The deal comes a year after Black Rock City LLC (“BRC”), the organization behind the self-expressive desert festival, sued Pershing County for proposing an “obscenity” ordinance to combat nudity at the festival.

Oddly enough, the two parties are in agreement but the presiding judge is refusing to approve the settlement. Why won’t he join the legal love-fest?

)*( Settlement

For 23 years, the Black Rock Desert — located 100 miles north of Reno — has been home to the increasingly popular and influential Burning Man arts event. The “playa” attracts more than 60,000 free spirits annually, from every U.S. state and 22 countries.

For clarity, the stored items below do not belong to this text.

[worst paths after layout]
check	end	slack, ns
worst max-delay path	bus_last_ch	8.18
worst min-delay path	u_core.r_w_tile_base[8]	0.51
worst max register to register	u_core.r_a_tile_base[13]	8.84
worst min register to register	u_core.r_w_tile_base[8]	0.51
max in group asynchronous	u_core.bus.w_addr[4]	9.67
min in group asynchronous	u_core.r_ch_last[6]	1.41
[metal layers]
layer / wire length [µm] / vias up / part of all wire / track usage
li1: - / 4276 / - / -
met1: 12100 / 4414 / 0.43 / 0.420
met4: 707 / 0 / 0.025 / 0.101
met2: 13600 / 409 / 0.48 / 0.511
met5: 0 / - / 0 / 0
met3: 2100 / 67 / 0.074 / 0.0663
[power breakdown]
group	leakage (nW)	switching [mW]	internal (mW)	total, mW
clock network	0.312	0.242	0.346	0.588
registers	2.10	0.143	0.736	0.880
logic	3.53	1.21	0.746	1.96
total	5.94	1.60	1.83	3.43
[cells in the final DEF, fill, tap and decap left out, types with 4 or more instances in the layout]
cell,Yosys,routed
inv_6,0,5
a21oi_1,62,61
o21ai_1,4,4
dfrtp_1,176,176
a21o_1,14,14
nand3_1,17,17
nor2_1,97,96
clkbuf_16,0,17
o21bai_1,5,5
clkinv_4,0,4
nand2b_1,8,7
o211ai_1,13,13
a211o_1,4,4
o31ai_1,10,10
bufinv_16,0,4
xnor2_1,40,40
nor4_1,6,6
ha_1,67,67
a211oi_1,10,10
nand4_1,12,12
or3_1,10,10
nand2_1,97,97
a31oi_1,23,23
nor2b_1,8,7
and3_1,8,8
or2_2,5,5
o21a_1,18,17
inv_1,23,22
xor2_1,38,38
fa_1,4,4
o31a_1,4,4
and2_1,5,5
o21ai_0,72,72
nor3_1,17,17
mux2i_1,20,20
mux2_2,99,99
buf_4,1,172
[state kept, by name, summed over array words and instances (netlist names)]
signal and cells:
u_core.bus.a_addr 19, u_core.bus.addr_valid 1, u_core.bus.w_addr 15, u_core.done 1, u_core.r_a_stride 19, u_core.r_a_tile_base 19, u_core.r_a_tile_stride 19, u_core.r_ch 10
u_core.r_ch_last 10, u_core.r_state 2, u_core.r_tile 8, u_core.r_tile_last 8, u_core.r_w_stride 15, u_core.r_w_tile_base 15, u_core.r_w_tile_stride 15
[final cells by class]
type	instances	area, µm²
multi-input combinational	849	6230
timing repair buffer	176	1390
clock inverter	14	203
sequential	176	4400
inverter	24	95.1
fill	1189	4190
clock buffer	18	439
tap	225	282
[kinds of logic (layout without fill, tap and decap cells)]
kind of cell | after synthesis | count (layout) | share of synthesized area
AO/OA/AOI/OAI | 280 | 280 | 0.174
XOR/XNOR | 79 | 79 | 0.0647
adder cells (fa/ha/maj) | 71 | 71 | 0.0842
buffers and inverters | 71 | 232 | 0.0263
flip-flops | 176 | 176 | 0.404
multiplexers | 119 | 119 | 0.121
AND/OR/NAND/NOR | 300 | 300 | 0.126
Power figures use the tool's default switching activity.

But over the years, tension mounted between BRC and Pershing County over rising fees for county law-enforcement efforts, culminating in a lawsuit, reports The Associated Press.

Fortunately, the two parties were able to reach a settlement before trial.

The proposed settlement agreement spans 10 years and is designed to better accommodate the Pershing County Sheriff’s Office and the Bureau of Land Management’s law-enforcement command at Burning Man, while also preserving participant freedoms protected by the First Amendment.

Settlements generally function on a “what’s-in-it-for-me?” rationale.

It’s not likely that Pershing County agreed to settle to hold hands and sing “Kumbaya” with festival organizers. As a wise sage once said, “It’s all about the Benjamins, baby.” The annual Burning Man festivities add $35 million to the economy of northern Nevadaevery year, according to BRC. Reaching an amicable agreement was fiscally smart for Pershing County.

But then there’s U.S. District Senior Judge Robert C. Jones.

Judge Jones’ Hippie H8

For no clear reason, Judge Jones — who was appointed by George W. Bush — stymied the settlement efforts when the parties recently appeared in court.

Rather than approving the settlement and dismissing the case, Judge Jones made a peculiar series of threats that the lawyers in the case should either “go back to law school” or be disbarred, reports The AP.

It’s still unclear what exactly prompted the judge’s anger, but one legal observer at Above The Law suggests it may stem from a personal bias against hippies.

Regardless of the judge’s outrage, the settlement will soon likely be a done deal because the two parties found an amicable solution and consider the dispute resolved.

C’mon, Judge Jones. Just hug it out.

5 comments on “More Coverage of Pershing Dispute

  1. Pingback: Gift Me Your Project! | Burners.Me: Me, Burners and The Man

  2. Hippies? I doubt there have been any real hippies at BM in years. It’s just a bunch of people role playing for a week. Nothing sincere, earth changing, or meaningful despite all the hot air to the contrary.

    • these are neo-hippies. And neo-punks. As a raver, it’s hard to call today’s molly generation “rocking” to David Guetta “ravers”. So maybe they are neo-ravers also. Oh dear. Burning Man was better when it was just a rave! 😉

  3. My god, what an excruciatingly inaccurate description. College students? For most students in the US, those not on the quarter system (which is rare), BRC is impossible. It’s the first week of classes. One of the quirks of the event is that there are almost no college students.

    Clearly the author is incredibly biased and even seems to have an axe to grind.